What is Dual Controller HA?
Dual Controller HA™ is an extension to our existing SoftNAS Cloud® high availability solution, SNAP HA™. It is designed to provide high availability for a shared pool of object storage only.
Adding a device to a dedicated storage pool results in the pool being replicated in the usual way, via SyncImage and asynchronous SnapReplicate ZFS send/receive once per minute, ensuring a copy of the pool’s data is maintained on the target node. HA failover operates as always, with dedicated storage devices and pools on each node having their own distinct, non-shared data that requires replication for use in HA (original design of SNAP HA). SoftNAS SNAP HA™ provides NFS, CIFS and iSCSI services via redundant storage controllers. One controller is active, while another is a standby controller. As only one controller is active at a time, this can be considered single-controller HA.
Dual Controller HA™ on the other hand, only applies if a shared pool of object storage, such as AWS S3, or Azure Hot or Cool blob storage, is specified at storage pool creation. After adding object storage 'disks' via Disk Devices, and selecting Create in Storage Pools, the following dialog will appear. If Shared Storage is selected, Dual Controller HA™ will automatically be applied to the shared pool after SNAP HA™ is configured.
Shared pools operate very differently from dedicated pools from an HA perspective. First, underlying storage devices are shared across nodes. Such shared devices (e.g., S3 cloud disks, Azure Hot and Cool Blob storage) include their own data redundancy, and are typically accessed over a network connection, enabling it to be shared across two or more nodes (only two nodes are currently supported).
A second major difference is the take-over process for shared pools. Volume configuration files are replicated between both the primary and secondary controller (hence Dual Controller). Failover is initiated at the point the primary controller fails to reply to an IO request within the expected time frame.
During a take-over event, first the devices associated with a shared pool must be mounted by the target node (and sometimes disconnected or unmounted from the original node, if required by the device type). Next, the shared pool is imported using the ZFS import command (and verified the pool was imported successfully and is not degraded or faulted). The appropriate level of both debug/trace and info/error logging is provided in existing HA log files, to ensure it’s possible to troubleshoot and provide support in the field if errors or issues arise.

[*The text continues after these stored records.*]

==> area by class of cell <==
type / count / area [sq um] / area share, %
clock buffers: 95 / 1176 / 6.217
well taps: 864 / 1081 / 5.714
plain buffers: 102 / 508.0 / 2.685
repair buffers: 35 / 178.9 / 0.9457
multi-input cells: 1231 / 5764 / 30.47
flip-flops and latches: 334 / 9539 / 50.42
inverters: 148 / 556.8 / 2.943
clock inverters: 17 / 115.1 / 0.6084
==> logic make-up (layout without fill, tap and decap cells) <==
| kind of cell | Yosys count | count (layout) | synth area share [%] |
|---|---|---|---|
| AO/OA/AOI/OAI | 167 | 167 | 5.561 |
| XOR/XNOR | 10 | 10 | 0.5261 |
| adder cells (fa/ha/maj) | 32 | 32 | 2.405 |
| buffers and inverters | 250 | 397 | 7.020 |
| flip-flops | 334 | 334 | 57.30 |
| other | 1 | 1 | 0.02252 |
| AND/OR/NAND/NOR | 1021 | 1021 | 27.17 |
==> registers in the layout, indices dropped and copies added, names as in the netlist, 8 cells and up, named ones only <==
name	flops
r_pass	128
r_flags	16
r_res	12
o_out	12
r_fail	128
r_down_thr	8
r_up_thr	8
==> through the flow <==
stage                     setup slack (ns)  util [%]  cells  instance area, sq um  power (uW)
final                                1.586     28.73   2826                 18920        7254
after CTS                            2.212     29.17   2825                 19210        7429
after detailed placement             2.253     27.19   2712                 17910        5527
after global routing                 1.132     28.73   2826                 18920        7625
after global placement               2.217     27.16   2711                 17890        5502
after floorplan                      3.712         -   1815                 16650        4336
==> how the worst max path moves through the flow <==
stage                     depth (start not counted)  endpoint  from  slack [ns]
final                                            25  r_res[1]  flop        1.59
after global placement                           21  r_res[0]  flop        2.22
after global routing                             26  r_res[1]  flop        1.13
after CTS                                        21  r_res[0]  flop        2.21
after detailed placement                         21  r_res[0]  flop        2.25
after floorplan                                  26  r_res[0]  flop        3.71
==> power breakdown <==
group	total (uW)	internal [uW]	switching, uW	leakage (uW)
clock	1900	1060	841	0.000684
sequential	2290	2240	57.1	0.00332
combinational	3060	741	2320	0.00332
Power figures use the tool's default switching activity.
**config.mk**
```make
export PLATFORM = sky130hd
export DESIGN_NAME = ring_work_stealing_node
export DESIGN_NICKNAME = d
export VERILOG_FILES = /design/src/rtl/rwsn_pkg.sv /design/src/rtl/rwsn_cfg.sv /design/src/rtl/rwsn_front.sv /design/src/rtl/rwsn_back.sv /design/src/rtl/ring_work_stealing_node.sv
export SDC_FILE = /design/constraint.sdc
export NUM_CORES = 2
export LEC_CHECK = 0
export BUFFER_PORTS_ARGS = -buffer_cell sky130_fd_sc_hd__buf_2
export CAP_MARGIN = 25
export CORE_ASPECT_RATIO = 1.75
export CORE_MARGIN = 3
export CORE_UTILIZATION = 55
export CTS_CLUSTER_SIZE = 40
export DETAILED_ROUTE_END_ITERATION = 8
export PLACE_DENSITY = 0.68
export SETUP_SLACK_MARGIN = 0.05
export SLEW_MARGIN = 20
export SYNTH_ARGS = -nofsm -noshare
export SYNTH_HDL_FRONTEND = slang
export SYNTH_MEMORY_MAX_BITS = 65536
export SYNTH_SLANG_ARGS = --single-unit
```
**constraint.sdc**
```tcl
create_clock -name clk_i -period 4.4 [get_ports clk_i]
set_input_delay 0.44 -clock clk_i [delete_from_list [all_inputs] [get_ports clk_i]]
set_output_delay 0.44 -clock clk_i [all_outputs]
set_load 0.005 [all_outputs]
```
**src/rtl/rwsn_pkg.sv**
```systemverilog
// Shared types and codes for the ring work-stealing node.
// No dependencies; imported by every module of the block.
`default_nettype none

package rwsn_pkg;

  // Ring message kinds
  localparam logic [1:0] KIND_FINALIZE = 2'd0;
  localparam logic [1:0] KIND_REQUEST  = 2'd1;
  localparam logic [1:0] KIND_TASK     = 2'd2;

  // Input commands
  localparam logic [1:0] CMD_LOAD = 2'd0;
  localparam logic [1:0] CMD_POP  = 2'd1;
  localparam logic [1:0] CMD_POLL = 2'd2;
  localparam logic [1:0] CMD_MSG  = 2'd3;

  // Configuration register indexes
  localparam logic [1:0] CFG_NODE_RANK      = 2'd0;
  localparam logic [1:0] CFG_NODE_TOTAL     = 2'd1;
  localparam logic [1:0] CFG_STEAL_DISABLED = 2'd2;

  // Classified operations passed from front to back
  typedef enum logic [2:0] {
    OP_LOAD,
    OP_POP,
    OP_POLL,
    OP_MSG_FIN,
    OP_MSG_REQ,
    OP_MSG_TASK,
    OP_NOP
  } op_e;

  typedef struct packed {
    op_e         code;
    logic        own_req;   // request payload equals this node's rank
    logic [15:0] payload;
  } op_t;

  // Configuration seen by front and back
  typedef struct packed {
    logic [3:0] rank;
    logic [3:0] next_rank;
    logic       steal_disabled;
  } cfg_t;

  // One result transaction
  typedef struct packed {
    logic        send_valid;
    logic [1:0]  send_kind;
    logic [3:0]  send_dest;
    logic [15:0] send_payload;
    logic        task_valid;
    logic [15:0] task_number;
    logic        done_res;
    logic        overflow;
  } res_t;

  // Outstanding queue read in the back end
  typedef struct packed {
    logic       to_ring;    // 1: answer a request with a task, 0: worker pop
    logic [3:0] dest;
  } pend_t;

  typedef enum logic [1:0] {
    CFG_IDLE,
    CFG_LOAD,
    CFG_DIV
  } cfg_state_e;

  typedef enum logic {
    BK_EXEC,
    BK_READ
  } bk_state_e;

endpackage

`default_nettype wire

```
**src/rtl/rwsn_cfg.sv**
```systemverilog
// Configuration registers and next-rank unit of the ring node.
// Depends on rwsn_pkg; next rank is found by repeated subtraction.
`default_nettype none

module rwsn_cfg #(
  parameter int unsigned MAX_NODES = 16
) (
  input  wire logic         clk_i,
  input  wire logic         rst_ni,
  input  wire logic         cfg_we_i,
  input  wire logic [1:0]   cfg_addr_i,
  input  wire logic [4:0]   cfg_wdata_i,
  output rwsn_pkg::cfg_t    cfg_o,
  output logic              busy_o
);
  import rwsn_pkg::*;

  localparam int unsigned MaxClamp = (MAX_NODES > 31) ? 31 : MAX_NODES;

  logic [3:0] rank_q;
  logic [4:0] total_q;
  logic       steal_dis_q;
  logic [3:0] next_q, next_d;
  logic [4:0] rem_q, rem_d;
  logic [4:0] eff_total;
  cfg_state_e state_q, state_d;

  // Write the registers
  always_ff @(posedge clk_i or negedge rst_ni) begin
    if (!rst_ni) begin
      rank_q      <= '0;
      total_q     <= 5'd1;
      steal_dis_q <= 1'b0;
    end else if (cfg_we_i) begin
      unique case (cfg_addr_i)
        CFG_NODE_RANK:      rank_q      <= cfg_wdata_i[3:0];
        CFG_NODE_TOTAL:     total_q     <= cfg_wdata_i;
        CFG_STEAL_DISABLED: steal_dis_q <= cfg_wdata_i[0];
        default: ;
      endcase
    end
  end

  // Clamp ring size into one to MAX_NODES, but never above 31
  always_comb begin
    if (total_q == 5'd0) begin
      eff_total = 5'd1;
    end else if (total_q > 5'(MaxClamp)) begin
      eff_total = 5'(MaxClamp);
    end else begin
      eff_total = total_q;
    end
  end

  // Next rank: subtract ring size from rank+1 until below it
  always_comb begin
    state_d = state_q;
    rem_d   = rem_q;
    next_d  = next_q;
    unique case (state_q)
      CFG_IDLE: ;
      CFG_LOAD: begin
        rem_d   = {1'b0, rank_q} + 5'd1;
        state_d = CFG_DIV;
      end
      CFG_DIV: begin
        if (rem_q >= eff_total) begin
          rem_d = rem_q - eff_total;
        end else begin
          next_d  = rem_q[3:0];
          state_d = CFG_IDLE;
        end
      end
      default: state_d = CFG_IDLE;
    endcase
    if (cfg_we_i) begin
      state_d = CFG_LOAD;
    end
  end

  always_ff @(posedge clk_i or negedge rst_ni) begin
    if (!rst_ni) begin
      state_q <= CFG_IDLE;
      next_q  <= '0;
    end else begin
      state_q <= state_d;
      next_q  <= next_d;
    end
  end

  always_ff @(posedge clk_i) begin
    rem_q <= rem_d;
  end

  assign busy_o               = (state_q != CFG_IDLE);
  assign cfg_o.rank           = rank_q;
  assign cfg_o.next_rank      = next_q;
  assign cfg_o.steal_disabled = steal_dis_q;

endmodule

`default_nettype wire

```
**src/rtl/rwsn_front.sv**
```systemverilog
// Front end of the ring node: accepts and classifies input transactions.
// Depends on rwsn_pkg; holds a two-entry operation queue for the back end.
`default_nettype none

module rwsn_front (
  input  wire logic          clk_i,
  input  wire logic          rst_ni,
  input  wire logic          push_i,
  input  wire logic          busy_i,
  input  wire logic [1:0]    command_i,
  input  wire logic [1:0]    msg_kind_i,
  input  wire logic [15:0]   payload_i,
  input  wire rwsn_pkg::cfg_t cfg_i,
  input  wire logic          op_pop_i,
  output logic               full_o,
  output logic               op_valid_o,
  output rwsn_pkg::op_t      op_o
);
  import rwsn_pkg::*;

  op_t        oq_q [2];
  logic       wptr_q, rptr_q;
  logic [1:0] cnt_q;
  op_t        op_new;
  logic       acc;

  assign full_o = (cnt_q == 2'd2) || busy_i;
  assign acc    = push_i && !full_o;

  // Classify the command
  always_comb begin
    op_new.payload = payload_i;
    op_new.own_req = (payload_i == {12'd0, cfg_i.rank});
    op_new.code    = OP_NOP;
    unique case (command_i)
      CMD_LOAD: op_new.code = OP_LOAD;
      CMD_POP:  op_new.code = OP_POP;
      CMD_POLL: op_new.code = OP_POLL;
      CMD_MSG: begin
        unique case (msg_kind_i)
          KIND_FINALIZE: op_new.code = OP_MSG_FIN;
          KIND_REQUEST:  op_new.code = OP_MSG_REQ;
          KIND_TASK:     op_new.code = OP_MSG_TASK;
          default:       op_new.code = OP_NOP;
        endcase
      end
      default: op_new.code = OP_NOP;
    endcase
  end

  // Queue storage
  always_ff @(posedge clk_i) begin
    if (acc) begin
      oq_q[wptr_q] <= op_new;
    end
  end

  // Advance pointers and count
  always_ff @(posedge clk_i or negedge rst_ni) begin
    if (!rst_ni) begin
      wptr_q <= 1'b0;
      rptr_q <= 1'b0;
      cnt_q  <= '0;
    end else begin
      if (acc) begin
        wptr_q <= ~wptr_q;
      end
      if (op_pop_i) begin
        rptr_q <= ~rptr_q;
      end
      cnt_q <= cnt_q + {1'b0, acc} - {1'b0, op_pop_i};
    end
  end

  assign op_valid_o = (cnt_q != 2'd0);
  assign op_o       = oq_q[rptr_q];

endmodule

`default_nettype wire

```
**src/rtl/rwsn_back.sv**
```systemverilog
// Back end of the ring node: task queue memory, node flags, result queue.
// Depends on rwsn_pkg; pops and task answers go through a registered memory read.
`default_nettype none

module rwsn_back #(
  parameter int unsigned QUEUE_DEPTH = 256,
  parameter int unsigned TASK_BITS   = 16
) (
  input  wire logic          clk_i,
  input  wire logic          rst_ni,
  input  wire rwsn_pkg::cfg_t cfg_i,
  input  wire logic          op_valid_i,
  input  wire rwsn_pkg::op_t op_i,
  output logic               op_pop_o,
  input  wire logic          pop_i,
  output logic               empty_o,
  output rwsn_pkg::res_t     res_o
);
  import rwsn_pkg::*;

  localparam int unsigned AW = (QUEUE_DEPTH > 1) ? $clog2(QUEUE_DEPTH) : 1;
  localparam int unsigned CW = $clog2(QUEUE_DEPTH + 1);

  logic [TASK_BITS-1:0] mem [QUEUE_DEPTH];
  logic [TASK_BITS-1:0] rdata_q;
  logic [AW-1:0]        head_q, head_d, tail_q, tail_d;
  logic [CW-1:0]        count_q, count_d;
  logic                 req_q, req_d, fin_q, fin_d;
  pend_t                pend_q, pend_d;
  bk_state_e            state_q, state_d;
  logic                 mem_we, mem_re, q_full, q_empty, live;
  logic                 res_push, res_full;
  res_t                 res;

  res_t                 rq_q [2];
  logic                 rwp_q, rrp_q;
  logic [1:0]           rcnt_q;
  logic                 res_pop;

  assign q_full   = (count_q == CW'(QUEUE_DEPTH));
  assign q_empty  = (count_q == '0);
  assign live     = !fin_q && !cfg_i.steal_disabled;
  assign res_full = (rcnt_q == 2'd2);

  // Execute one operation
  always_comb begin
    state_d  = state_q;
    head_d   = head_q;
    tail_d   = tail_q;
    count_d  = count_q;
    req_d    = req_q;
    fin_d    = fin_q;
    pend_d   = pend_q;
    mem_we   = 1'b0;
    mem_re   = 1'b0;
    op_pop_o = 1'b0;
    res_push = 1'b0;
    res      = '0;
    unique case (state_q)
      BK_EXEC: begin
        if (op_valid_i && !res_full) begin
          op_pop_o = 1'b1;
          res_push = 1'b1;
          unique case (op_i.code)
            OP_LOAD: begin
              if (q_full) begin
                res.overflow = 1'b1;
              end else begin
                mem_we  = 1'b1;
                tail_d  = (tail_q == AW'(QUEUE_DEPTH - 1)) ? '0 : tail_q + 1'b1;
                count_d = count_q + 1'b1;
              end
            end
            OP_POP: begin
              if (!fin_q && !q_empty) begin
                res_push = 1'b0;
                mem_re   = 1'b1;
                pend_d   = '{to_ring: 1'b0, dest: 4'd0};
                state_d  = BK_READ;
              end
            end
            OP_POLL: begin
              if (!fin_q) begin
                if (cfg_i.steal_disabled) begin
                  if (q_empty) begin
                    fin_d = 1'b1;
                  end
                end else if (q_empty && !req_q) begin
                  res.send_valid   = 1'b1;
                  res.send_kind    = KIND_REQUEST;
                  res.send_dest    = cfg_i.next_rank;
                  res.send_payload = {12'd0, cfg_i.rank};
                  req_d            = 1'b1;
                end
              end
            end
            OP_MSG_FIN: begin
              if (live) begin
                res.send_valid   = 1'b1;
                res.send_kind    = KIND_FINALIZE;
                res.send_dest    = cfg_i.next_rank;
                res.send_payload = op_i.payload;
                fin_d            = 1'b1;
              end
            end
            OP_MSG_REQ: begin
              if (live) begin
                priority if (op_i.own_req) begin
                  fin_d            = 1'b1;
                  res.send_valid   = 1'b1;
                  res.send_kind    = KIND_FINALIZE;
                  res.send_dest    = cfg_i.next_rank;
                  res.send_payload = {12'd0, cfg_i.rank};
                end else if (!q_empty) begin
                  res_push = 1'b0;
                  mem_re   = 1'b1;
                  pend_d   = '{to_ring: 1'b1, dest: op_i.payload[3:0]};
                  state_d  = BK_READ;
                end else begin
                  res.send_valid   = 1'b1;
                  res.send_kind    = KIND_REQUEST;
                  res.send_dest    = cfg_i.next_rank;
                  res.send_payload = op_i.payload;
                end
              end
            end
            OP_MSG_TASK: begin
              if (live) begin
                if (q_full) begin
                  res.overflow = 1'b1;
                end else begin
                  mem_we  = 1'b1;
                  tail_d  = (tail_q == AW'(QUEUE_DEPTH - 1)) ? '0 : tail_q + 1'b1;
                  count_d = count_q + 1'b1;
                end
                req_d = 1'b0;
              end
            end
            default: ;
          endcase
          // Hand the head entry out on a read
          if (mem_re) begin
            head_d  = (head_q == AW'(QUEUE_DEPTH - 1)) ? '0 : head_q + 1'b1;
            count_d = count_q - 1'b1;
          end
        end
      end
      BK_READ: begin
        res_push = 1'b1;
        state_d  = BK_EXEC;
        if (pend_q.to_ring) begin
          res.send_valid   = 1'b1;
          res.send_kind    = KIND_TASK;
          res.send_dest    = pend_q.dest;
          res.send_payload = 16'(rdata_q);
        end else begin
          res.task_valid  = 1'b1;
          res.task_number = 16'(rdata_q);
        end
      end
      default: state_d = BK_EXEC;
    endcase
    res.done_res = fin_d;
  end

  // Task memory write and registered read
  always_ff @(posedge clk_i) begin
    if (mem_we) begin
      mem[tail_q] <= TASK_BITS'(op_i.payload);
    end
  end

  always_ff @(posedge clk_i) begin
    if (mem_re) begin
      rdata_q <= mem[head_q];
    end
  end

  // Hold node state
  always_ff @(posedge clk_i or negedge rst_ni) begin
    if (!rst_ni) begin
      state_q <= BK_EXEC;
      head_q  <= '0;
      tail_q  <= '0;
      count_q <= '0;
      req_q   <= 1'b0;
      fin_q   <= 1'b0;
    end else begin
      state_q <= state_d;
      head_q  <= head_d;
      tail_q  <= tail_d;
      count_q <= count_d;
      req_q   <= req_d;
      fin_q   <= fin_d;
    end
  end

  always_ff @(posedge clk_i) begin
    pend_q <= pend_d;
  end

  // Result queue
  assign res_pop = pop_i && !empty_o;

  always_ff @(posedge clk_i) begin
    if (res_push) begin
      rq_q[rwp_q] <= res;
    end
  end

  always_ff @(posedge clk_i or negedge rst_ni) begin
    if (!rst_ni) begin
      rwp_q  <= 1'b0;
      rrp_q  <= 1'b0;
      rcnt_q <= '0;
    end else begin
      if (res_push) begin
        rwp_q <= ~rwp_q;
      end
      if (res_pop) begin
        rrp_q <= ~rrp_q;
      end
      rcnt_q <= rcnt_q + {1'b0, res_push} - {1'b0, res_pop};
    end
  end

  assign empty_o = (rcnt_q == 2'd0);
  assign res_o   = rq_q[rrp_q];

endmodule

`default_nettype wire

```
**src/rtl/ring_work_stealing_node.sv**
```systemverilog
// Top level of one work-stealing ring node.
// Depends on rwsn_pkg, rwsn_cfg, rwsn_front and rwsn_back.
//
//   Channel   Handshake                  Payload
//   input     push / full                command_i, msg_kind_i, payload_i
//   result    empty / pop                send_*_o, task_*_o, done_res_o, overflow_o
//   config    cfg_we_i (no wait)         cfg_addr_i, cfg_wdata_i
//
// One transaction per cycle for loads, polls and messages while the result queue
// has room; one that takes a task off the queue waits for the registered memory read.
// The front queue holds two transactions, the result queue two more.
// After each configuration write, full stays high while the next ring rank
// is worked out by repeated subtraction.
// The task memory has no reset; pointers, counts, state, flags and config registers are cleared.
`default_nettype none

module ring_work_stealing_node #(
  parameter int unsigned QUEUE_DEPTH = 256,
  parameter int unsigned MAX_NODES   = 16,
  parameter int unsigned TASK_BITS   = 16
) (
  input  wire logic        clk_i,
  input  wire logic        rst_ni,
  input  wire logic        push,
  output logic             full,
  input  wire logic [1:0]  command_i,
  input  wire logic [1:0]  msg_kind_i,
  input  wire logic [15:0] payload_i,
  output logic             empty,
  input  wire logic        pop,
  output logic             send_valid_o,
  output logic [1:0]       send_kind_o,
  output logic [3:0]       send_dest_o,
  output logic [15:0]      send_payload_o,
  output logic             task_valid_o,
  output logic [15:0]      task_number_o,
  output logic             done_res_o,
  output logic             overflow_o,
  input  wire logic        cfg_we_i,
  input  wire logic [1:0]  cfg_addr_i,
  input  wire logic [4:0]  cfg_wdata_i
);
  import rwsn_pkg::*;

  cfg_t cfg;
  logic busy, op_valid, op_pop;
  op_t  op;
  res_t res;

  rwsn_cfg #(
    .MAX_NODES (MAX_NODES)
  ) u_cfg (
    .clk_i       (clk_i),
    .rst_ni      (rst_ni),
    .cfg_we_i    (cfg_we_i),
    .cfg_addr_i  (cfg_addr_i),
    .cfg_wdata_i (cfg_wdata_i),
    .cfg_o       (cfg),
    .busy_o      (busy)
  );

  rwsn_front u_front (
    .clk_i      (clk_i),
    .rst_ni     (rst_ni),
    .push_i     (push),
    .busy_i     (busy),
    .command_i  (command_i),
    .msg_kind_i (msg_kind_i),
    .payload_i  (payload_i),
    .cfg_i      (cfg),
    .op_pop_i   (op_pop),
    .full_o     (full),
    .op_valid_o (op_valid),
    .op_o       (op)
  );

  rwsn_back #(
    .QUEUE_DEPTH (QUEUE_DEPTH),
    .TASK_BITS   (TASK_BITS)
  ) u_back (
    .clk_i      (clk_i),
    .rst_ni     (rst_ni),
    .cfg_i      (cfg),
    .op_valid_i (op_valid),
    .op_i       (op),
    .op_pop_o   (op_pop),
    .pop_i      (pop),
    .empty_o    (empty),
    .res_o      (res)
  );

  assign send_valid_o   = res.send_valid;
  assign send_kind_o    = res.send_kind;
  assign send_dest_o    = res.send_dest;
  assign send_payload_o = res.send_payload;
  assign task_valid_o   = res.task_valid;
  assign task_number_o  = res.task_number;
  assign done_res_o     = res.done_res;
  assign overflow_o     = res.overflow;

endmodule

`default_nettype wire

```
## config.mk

```make
export PLATFORM = sky130hd
export DESIGN_NAME = masked_rgb_pixel_to_rgba8
export DESIGN_NICKNAME = d
export VERILOG_FILES = /design/src/rtl/core/mrgb_pkg.sv /design/src/rtl/core/mrgb_div.sv /design/src/rtl/core/mrgb_ctrl.sv /design/src/rtl/core/mrgb_datapath.sv /design/src/rtl/core/masked_rgb_pixel_to_rgba8.sv
export SDC_FILE = /design/constraint.sdc
export NUM_CORES = 1
export LEC_CHECK = 0
export ABC_CLOCK_PERIOD_IN_PS = 10600
export BUFFER_PORTS_ARGS = -buffer_cell sky130_fd_sc_hd__buf_2
export CAP_MARGIN = 30
export CORE_MARGIN = 2
export CORE_UTILIZATION = 55
export CTS_CLUSTER_DIAMETER = 80
export DETAILED_ROUTE_END_ITERATION = 8
export PLACE_DENSITY = 0.76
export SLEW_MARGIN = 25
export SYNTH_ARGS = -nofsm -noshare
export SYNTH_HDL_FRONTEND = slang
export SYNTH_SLANG_ARGS = --single-unit
export TNS_END_PERCENT = 5
```

## constraint.sdc

```tcl
create_clock -name aclk -period 10.6 [get_ports aclk]
set_clock_uncertainty 0.05 [all_clocks]
set_input_delay 1.06 -clock aclk [delete_from_list [all_inputs] [get_ports aclk]]
set_output_delay 1.06 -clock aclk [all_outputs]
set_load 0.02 [all_outputs]
```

With this method of failover:
- Very little data needs to be transferred for fail-over to occur.
- There is no need to create duplicate pools of already resilient object storage.
- No potential loss of transactional data occurs due to standard SNAP HA asynchronous replication delays.
To determine if Dual Controller HA is right for your deployment, see AWS Getting Started: Choosing your HA Solution.
No change to Dedicated Pools
As stated above, Dual Controller HA does not change the way SNAP HA is configured, nor does it change how it operates for dedicated pools. SoftNAS has worked very hard to ensure that this feature is a seamless addition, with little to no change to existing functionality, or configuration.
Regardless of whether it is a shared pool or dedicated, the customer must first define a SnapReplicate™ relationship between the primary and secondary node, then add the SNAP HA relationship. In other words, there is no change to the SnapReplicate/SNAP HA process shown below.
Adding a device to a shared storage pool results in the pool being excluded (skipped) by SnapReplicate; i.e., the data on the underlying device is already shared across nodes, so there is no need to replicate shared storage pools. This involves a change in SnapReplicate’s “pool discovery” logic, forcing it to first read the sharedpools.xml file to get the list of shared pool names, then exclude those pools from the list of pools to be replicated (similar to how pool names not found on the target node get excluded).
This allows SnapReplicate and SNAP HA to function across both types of pools, and to differentiate between them. Existing SNAP HA customer installations continue to operate uninterrupted, and new SoftNAS instances can be paired with both Dual Controller HA shared storage pools and dedicated pools asynchronously replicating via "standard" SNAP HA simultaneously. This also ensures that regardless of which type of pool selected, the customer can confidently set up SNAP HA with the same documentation.